Alle tante domande il vicario risponde sempre con franchezza, senza risparmiare le critiche e spesso fornendo una lettura diversa dei fatti rispetto a quella diffusa dai media. Il regime di Assad? “Noi non amiamo le dittature, ma la Siria è forse l’unico paese musulmano ad avere un governo laico, dove tutti potevano convivere, a prescindere dalla religione”. I colloqui di pace? “La Russia ha insistito molto ed è quello che ci serve. Come dicono i cinesi, anche un viaggio di mille miglia comincia con un passo. La gente è stanca della guerra. Tutti. Più di 500 villaggi hanno chiesto ai ribelli di andarsene”. L’Isis? “Adottano una corrente radicale dell’Islam, quella wahabita. Fanno le stesse identiche cose dell’Arabia Saudita, crocifissioni incluse, ma questo non si può dire. È tabù”.
L’embargo imposto alla Siria – afferma poi rivolto all’ Unione Europea – è “…un grave errore che danneggia soprattutto la popolazione. Mancano i pezzi di ricambio per gli ospedali e le poche fabbriche funzionanti, non possiamo ricevere soldi, siamo in balia del mercato nero turco”. Così chi può fugge.
Gli chiediamo quale sia stata ad Aleppo la reazione al gesto di papa Francesco di accogliere tre famiglie di musulmani in Vaticano. “È stato molto apprezzato. Ha rafforzato la posizione dei cristiani. Ha mostrato all’ Islam l’apertura di cui siamo capaci”.

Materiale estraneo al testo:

==> src/rtl/operand_fetch_unit_pkg.sv <==
// Shared constants and helpers for the operand fetch / issue stage.
// Field positions assume the fixed two-operand format (rs is also dest).
package operand_fetch_unit_pkg;

  localparam int NREG_D     = 32;
  localparam int AW_D       = 5;
  localparam int DW_D       = 32;
  localparam int STALL_CW_D = 16;

  localparam int RS_MSB = 25;
  localparam int RS_LSB = 21;
  localparam int RT_MSB = 20;
  localparam int RT_LSB = 16;

  function automatic logic [NREG_D-1:0] onehot(
    input logic [AW_D-1:0] idx
  );
    onehot      = '0;
    onehot[idx] = 1'b1;
  endfunction

endpackage

==> src/rtl/operand_fetch_unit_scoreboard.sv <==
// Per-register in-flight write tracker with two combinational lookups.
// A set on the same index as a clear wins: the new owner is pending.
import operand_fetch_unit_pkg::*;

module reg_scoreboard #(
  parameter int NREG = NREG_D,
  parameter int AW   = AW_D
) (
  input  logic          clk,
  input  logic          rst,
  input  logic          flush,
  input  logic          set_en,
  input  logic [AW-1:0] set_idx,
  input  logic          clr_en,
  input  logic [AW-1:0] clr_idx,
  input  logic [AW-1:0] rd_a,
  input  logic [AW-1:0] rd_b,
  output logic          ebusy_a,
  output logic          ebusy_b
);

  logic [NREG-1:0] busy;
  logic [NREG-1:0] set_vec;
  logic [NREG-1:0] clr_vec;
  logic [NREG-1:0] ebusy;

  always_comb begin
    set_vec = '0;
    clr_vec = '0;
    if (set_en) set_vec = NREG'(onehot(AW_D'(set_idx)));
    if (clr_en) clr_vec = NREG'(onehot(AW_D'(clr_idx)));
  end

  assign ebusy   = busy & ~clr_vec;
  assign ebusy_a = ebusy[rd_a];
  assign ebusy_b = ebusy[rd_b];

  always_ff @(posedge clk or negedge rst) begin
    if (!rst) begin
      busy <= '0;
    end else if (flush) begin
      busy <= '0;
    end else begin
      busy <= ebusy | set_vec;
    end
  end

endmodule

==> src/rtl/operand_fetch_unit.sv <==
// Operand fetch / issue stage: bank read, write bypass, hazard stall,
// and a single-entry output register toward execute.
import operand_fetch_unit_pkg::*;

module operand_fetch_unit #(
  parameter int NREG     = NREG_D,
  parameter int AW       = AW_D,
  parameter int DW       = DW_D,
  parameter int STALL_CW = STALL_CW_D
) (
  input  logic                clk,
  input  logic                rst,
  input  logic                flush,
  input  logic                in_valid,
  output logic                in_ready,
  input  logic [DW-1:0]       in_instr,
  input  logic [DW-1:0]       in_pc,
  input  logic                in_wr_en,
  output logic [AW-1:0]       read_rs,
  output logic [AW-1:0]       read_rt,
  input  logic [DW-1:0]       rs_data,
  input  logic [DW-1:0]       rt_data,
  input  logic                wb_enable,
  input  logic [AW-1:0]       wb_loc,
  input  logic [DW-1:0]       wb_data,
  output logic                out_valid,
  input  logic                out_ready,
  output logic [DW-1:0]       out_instr,
  output logic [DW-1:0]       out_pc,
  output logic [DW-1:0]       out_rs_val,
  output logic [DW-1:0]       out_rt_val,
  output logic                out_wr_en,
  output logic [STALL_CW-1:0] stall_cnt
);

  logic [AW-1:0] rs;
  logic [AW-1:0] rt;
  logic [DW-1:0] op_a;
  logic [DW-1:0] op_b;
  logic          ebusy_a;
  logic          ebusy_b;
  logic          hazard;
  logic          issue;

  assign rs      = in_instr[RS_MSB:RS_LSB];
  assign rt      = in_instr[RT_MSB:RT_LSB];
  assign read_rs = rs;
  assign read_rt = rt;

  // Bank write this cycle is not yet visible on the read ports.
  assign op_a = (wb_enable && wb_loc == rs) ? wb_data : rs_data;
  assign op_b = (wb_enable && wb_loc == rt) ? wb_data : rt_data;

  reg_scoreboard #(
    .NREG (NREG),
    .AW   (AW)
  ) u_sb (
    .clk     (clk),
    .rst     (rst),
    .flush   (flush),
    .set_en  (issue & in_wr_en),
    .set_idx (rs),
    .clr_en  (wb_enable),
    .clr_idx (wb_loc),
    .rd_a    (rs),
    .rd_b    (rt),
    .ebusy_a (ebusy_a),
    .ebusy_b (ebusy_b)
  );

  assign hazard   = in_valid & (ebusy_a | ebusy_b);
  assign in_ready = ~flush & ~hazard & (~out_valid | out_ready);
  assign issue    = in_valid & in_ready;

  always_ff @(posedge clk or negedge rst) begin
    if (!rst) begin
      out_valid  <= 1'b0;
      out_instr  <= '0;
      out_pc     <= '0;
      out_rs_val <= '0;
      out_rt_val <= '0;
      out_wr_en  <= 1'b0;
    end else if (flush) begin
      out_valid <= 1'b0;
    end else if (issue) begin
      out_valid  <= 1'b1;
      out_instr  <= in_instr;
      out_pc     <= in_pc;
      out_rs_val <= op_a;
      out_rt_val <= op_b;
      out_wr_en  <= in_wr_en;
    end else if (out_ready) begin
      out_valid <= 1'b0;
    end
  end

  always_ff @(posedge clk or negedge rst) begin
    if (!rst) begin
      stall_cnt <= '0;
    end else if (hazard && !flush && !(&stall_cnt)) begin
      stall_cnt <= stall_cnt + STALL_CW'(1);
    end
  end

endmodule
==> config.mk <==
export PLATFORM = sky130hd
export DESIGN_NAME = operand_fetch_unit
export DESIGN_NICKNAME = d
export VERILOG_FILES = /design/src/rtl/operand_fetch_unit_pkg.sv /design/src/rtl/operand_fetch_unit_scoreboard.sv /design/src/rtl/operand_fetch_unit.sv
export SDC_FILE = /design/constraint.sdc
export NUM_CORES = 1
export LEC_CHECK = 0
export BUFFER_PORTS_ARGS = -buffer_cell sky130_fd_sc_hd__buf_2
export CORE_ASPECT_RATIO = 1.1
export CORE_MARGIN = 3
export CORE_UTILIZATION = 35
export DETAILED_ROUTE_END_ITERATION = 12
export GPL_ROUTABILITY_DRIVEN = 1
export HOLD_SLACK_MARGIN = 0.08
export SLEW_MARGIN = 0
export SYNTH_ARGS = -nofsm -noshare
export SYNTH_HDL_FRONTEND = slang
export SYNTH_HIERARCHICAL = 1
export SYNTH_SLANG_ARGS = --single-unit
==> constraint.sdc <==
create_clock -name clk -period 4.46 [get_ports clk]
set_input_delay 0.446 -clock clk [delete_from_list [all_inputs] [get_ports clk]]
set_output_delay 0.446 -clock clk [all_outputs]
set_load 0.01 [all_outputs]
# Word-level counts from Yosys, hierarchy flattened
# Cells that the tools add are included.
[totals]
rom_bits = 0
ram_bits = 0
memories = 0
output_inout_bits = 157
latch_bits = 0
regBits = 178
[op_classes]
n_addsub = 1
n_div = 0
bitwise_logic = 13
n_shift = 0
mux = 16
eq_ne = 2
magnitude_cmp = 5
n_reduce_logical = 11
mul = 0
[ops]
columns = ["operator", "count"]
rows = [
  ["two-way mux 32 bit", 5],
  ["AND 32 bit", 1],
  ["NOT 32 bit", 1],
  ["bitwise OR 32 bit", 1],
  ["less-than comparator 5 x 6 -> 1 bit, second input constant", 3],
  ["adder 16 x 1 -> 16 bit, second input constant", 1],
  ["AND reduction 16 bit", 1],
  ["binary-select mux 1 bit (select 5 bit)", 2],
  ["demux 1 bit (select 5 bit)", 2],
  ["== test 5 bit", 2],
  ["greater-or-equal comparator 5 x 1 -> 1 bit, second input constant", 2],
  ["two-way mux 1 bit", 7],
  ["logical AND 1 bit", 6],
  ["AND 1 bit", 5],
  ["NOT 1 bit", 3],
  ["nonzero test 3 bit", 1],
  ["zero test 1 bit", 2],
  ["bitwise OR 1 bit", 2],
  ["AND reduction 2 bit", 1],
]

# Logic depth before layout (Yosys ltp)
[depth]
ltp_word = 19
mapped_depth = 17
depth_no_buf = 13

# Hierarchy
# The synthesis kept the hierarchy.
[modules_own_cells]
columns = ["module", "instances", "area_per_inst_um2", "cells_each"]
rows = [
  ["operand_fetch_unit", 1, 6615.1, 708],
  ["reg_scoreboard", 1, 2394.8, 289],
]

# Worst setup path before layout
# No wires, ideal clock.
[synth_timing]
kind = "in2reg"
start = "input in_instr[16]"
end = "register u_sb.busy[24]"
arrival_time_ns = 3.448
required_time_ns = 4.382
slack_ns = 0.934
stages = 15
cell_sequence = "buf_4 mux2i_1 o32ai_1 a221oi_1 o2111ai_1 o31ai_1 o311ai_1 o21ai_2 and4b_1 buf_2 buf_2 and2_1 nor3b_1 nand2_1 a21oi_1"
[synth_via]
elab_chain_cells = 12
[synth_rtl]
columns = ["item", "line", "text"]
rows = [
  ["start: declaration", "operand_fetch_unit.sv:16", "input logic [DW-1:0] in_instr,"],
  ["binary-select mux 1 bit (select 5 bit)", "operand_fetch_unit_scoreboard.sv:36", "assign ebusy_b = ebusy[rd_b];"],
  ["two-way mux 1 bit (not written as such)", "operand_fetch_unit_scoreboard.sv:36", ""],
  ["named net ebusy_b", "operand_fetch_unit.sv:41", "logic ebusy_b;"],
  ["bitwise OR 1 bit", "operand_fetch_unit.sv:71", "assign hazard = in_valid & (ebusy_a | ebusy_b);"],
  ["AND 1 bit", "operand_fetch_unit.sv:71", ""],
  ["NOT 1 bit", "operand_fetch_unit.sv:72", "assign in_ready = ~flush & ~hazard & (~out_valid | out_ready);"],
  ["AND 1 bit (2 in a row)", "operand_fetch_unit.sv:72", ""],
  ["AND 1 bit", "operand_fetch_unit.sv:73", "assign issue = in_valid & in_ready;"],
  ["AND 1 bit", "operand_fetch_unit.sv:61", ".set_en (issue & in_wr_en),"],
  ["two-way mux 32 bit", "operand_fetch_unit_scoreboard.sv:30", "if (set_en) set_vec = NREG'(onehot(AW_D'(set_idx)));"],
  ["bitwise OR 32 bit", "operand_fetch_unit_scoreboard.sv:44", "busy <= ebusy | set_vec;"],
  ["two-way mux 32 bit", "operand_fetch_unit_scoreboard.sv:41", "end else if (flush) begin"],
  ["end signal: assignment", "operand_fetch_unit_scoreboard.sv:44", ""],
  ["end: declaration", "operand_fetch_unit_scoreboard.sv:22", "logic [NREG-1:0] busy;"],
]
# The timed path passes the listed nets, and every way through them passes these cells. The select of a mux whose other input is x is not followed.
# A chain may end at the register's enable or synchronous reset.

# Final worst setup path
[layout_timing]
start = "input in_instr[16]"
end = "output in_ready"
[layout_via]
elab_chain_cells = 7
[layout_rtl]
columns = ["item", "line", "text"]
rows = [
  ["binary-select mux 1 bit (select 5 bit)", "operand_fetch_unit_scoreboard.sv:36", ""],
  ["two-way mux 1 bit (not written as such)", "operand_fetch_unit_scoreboard.sv:36", ""],
  ["named net ebusy_b", "operand_fetch_unit.sv:41", ""],
  ["bitwise OR 1 bit", "operand_fetch_unit.sv:71", ""],
  ["AND 1 bit", "operand_fetch_unit.sv:71", ""],
  ["NOT 1 bit", "operand_fetch_unit.sv:72", ""],
  ["AND 1 bit (2 in a row)", "operand_fetch_unit.sv:72", ""],
  ["end: declaration", "operand_fetch_unit.sv:15", "output logic in_ready,"],
]
# The timed path passes the listed nets, and every way through them passes these cells. The select of a mux whose other input is x is not followed.

==> results.toml <==
[status]
run_status = "completed"

[setup_path]
end_kind = "output pin"
worst-path-max-fanout = 22
crit_path_class = "in -> out"
critical_path_required_ps = 4010
timing.critical_path.from_type = "input port"
arrival_ps = 2990

[final_layout]
final_standard_cell_area_without_fillers_um2 = 11440
drive_above_1_share = 0.3036
finish.net_count = 1451
finalCoreUtilization = 0.4591
post_layout_nonfiller_instances = 1634
areaGrowthSynthToFinish_pct = 27.01

[sta]
fin_crit_ps = 3431
final_tns_setup_ps = 0
skew_ps = 17.13
final_hold_viol_count = 0
grt_setup_unrepaired = "no"
setup-violations-final = 0
timing.hold.ws_ps = 116.2
report.final.slew_viol_count = 0
worstMarginPinSlew_ps = 959.5
fmax_mhz = 291.5
fin_crit_sh = 0.7693
slew-limit-headroom = 0.3603

[grt]
maximum_number_of_pins_on_one_net_before_global_route_repair = 161
grtUsageTotal = 0.2198
number_of_antenna_violations_at_the_first_check_in_global_routing = 2
grt_remaining_overflow = 0
grt_pass1_vias = 8405
grt_first_pass_wirelength_um = 48860

[logic_synthesis]
synth.cells.most_frequent = "nand2_1, dfrtp_1, o211ai_1"
syn_avg_cell_area_um2 = 9.037
ys_async_sr_fraction = 1.000
synth_largest_type_area_fraction = 0.4944
synth.yosys.warnings = 6
syn-num-nets = 1170
synth_sequential_area_ratio = 0.4944
synth_edf_count = 0
synthDominantAreaCellType = "dfrtp_1"
yosysMostFrequentCell = "nand2_1"
yosysUniqueCellTypes = 66
synth_area_leaders = "dfrtp_1, nand2_1, o211ai_1, xnor2_1, clkbuf_1"
netlist_area_um2 = 9010
postSynthRegisterBits = 178
post_synth_inst_count = 997
dominantRegCellSynth = "dfrtp_1"

[route]
firstDrtPassIters = 5
routed_wirelength_um = 31110
num_vias = 8609
wl_met2_um = 15080
routed_via_density = 5.269
ant_nets = 0
detailroute.wirelength.met3_um = 1684
initial_drc_count = 657
wirelength_met1_um = 13450
remaining_routing_drc_violations = 0
post_drt_wl_per_cell_um = 19.04
highest-signal-layer = "met4"

[floorplan]
floorplan.initialDensity = 0.3615
core.rowCount = 60
chipWidth_um = 159.0
dieHeight_um = 174.3
placeableCoreArea_um2 = 24920
ioPinCount = 329
fp.dieArea_um2 = 27710

[place]
numPlacedInstances = 1600
placement.io_buffers = 328
globalplace.congestion = 0.9180
dp_hpwl_um = 21180
placedInstanceArea_um2 = 10820

[cts]
cts_buffers = 17
clkLatencyLatePin_ps = 420
post_cts.repair.setup_buffers = 0
cts.repair.resized = 0
clk_transition_reported_paths_ps = 80
cts.path.max_buffers = 2
htree_num_levels = 4
clockRootBuffer = "clkbuf_16"
cts_tree = "built"
number_of_hold_buffers_added_after_cts = 0
clock_sink_count = 178

[run]
timing.max_cap.violations = 0

[power]
total_leakage_power_nw = 5.508
power.density_cell_area_nw_per_um2 = 404.2
ir_worst_vdd_uv = 230.2

[hold_path]
worst_hold_path_type = "in -> async"
-- layout make-up --
class	count	area [µm²]
multi-input cells	732	4136
flip-flops and latches	178	4454
well taps	341	426.7
fillers	2529	13480
repair buffers	344	1780
diodes	2	5.005
inverters	5	18.77
clock buffers	18	439.2
clock inverters	14	182.7
-- cell families after synthesis --
| family | synth area share |
|---|---|
| buffers and inverters | 0.04694 |
| adders and majority gates | 0.001388 |
| muxes | 0.03347 |
| DFF | 0.4944 |
| AOI/OAI and AO/OA | 0.1860 |
| xor gates and xnor gates | 0.02541 |
| and+or+nand+nor | 0.2125 |
-- report_power, final --
group          total (mW)  switching (mW)  internal [mW]  leakage [nW]
sequential           2.00           0.143           1.86          2.28
combinational        1.03           0.626          0.403          2.92
clock                1.60           0.722          0.874         0.307
-- worst max-delay path, cell delays in order --
cell and delay, ps:
buf_2 490, mux2i_1 310, o32ai_1 120, a221oi_1 320
o2111ai_1 180, o31ai_1 270, o311ai_1 150, o21ai_2 170
buf_4 190, and3b_1 190, buf_2 140
-- state kept, by name, summed over array words and instances, names as in the netlist --
name	cells
out_instr	32
out_valid	1
out_pc	32
stall_cnt	16
out_wr_en	1
out_rs_val	32
u_sb/busy	32
out_rt_val	32
-- cells in the final DEF (no fill, tap or decap), drive strengths merged, types with 5 or more instances in the layout --
cell / n
a21oi: 32
and3: 7
buf: 344
clkbuf: 18
dfrtp: 178
inv: 14
mux2: 14
mux2i: 14
nand2: 337
nand2b: 9
nand3: 8
nand4: 15
nor2: 21
nor3: 5
nor3b: 5
nor4: 6
o211ai: 143
o21ai: 40
or2: 5
xnor2: 24
-- routing by layer --
| layer | up-vias | global-route usage |
|---|---|---|
| li1 | 4082 | - |
| met1 | 4158 | 0.2965 |
| met2 | 312 | 0.3609 |
| met3 | 57 | 0.03980 |
| met4 | 0 | 0.06968 |
| met5 | - | 0 |
-- worst paths after layout --
check,start,cells past startpoint,slack [ps],end
setup / recovery,in_instr[16],11,1030,in_ready
hold / removal,rst,1,120,out_rt_val[12]
setup reg to reg,u_sb/busy[14],11,1290,out_rt_val[10]
hold reg to reg,out_instr[13],2,470,out_instr[13]
max in group asynchronous,rst,2,3150,out_instr[15]
min in group clk,in_pc[30],3,210,out_pc[30]
-- per-stage QoR --
stage | power [mW] | worst slack [ps]
2_1_floorplan | 2.536 | 933.7
3_3_place_gp | 3.057 | 773.7
3_5_place_dp | 3.073 | 718.0
4_1_cts | 4.691 | 1125
5_1_grt | 4.881 | 801.7
6_report | 4.626 | 1029
Power figures use the tool's default switching activity.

Questo è un punto della sua testimonianza che colpisce: la ormai esigua comunità siriana è cambiata. “Abbiamo perso in termini numerici, ma abbiamo guadagnato in profondità dell’esperienza. Anche i musulmani sono dovuti fuggire dai loro quartieri e sono venuti in quelli cristiani. Ora conviviamo. Ci conosciamo da vicino”. Ed è questa la grande novità entrata di scena come un effetto “collaterale”: “I musulmani hanno visto il volto caritatevole della nostra comunità. Riconoscono una diversità, un’apertura che non avevano mai incontrato prima”. Sì, perché l’aiuto è rivolto a tutti senza guardare alla fede. Come la distribuzione di pasti da parte del Jesuit Refugee Service che si avvale di volontari e benefattori cristiani e islamici. E così conclude: “Capita che, vedendo qualcuno di noi abbandonare la città, siano i musulmani a dire “Non lasciateci soli!”.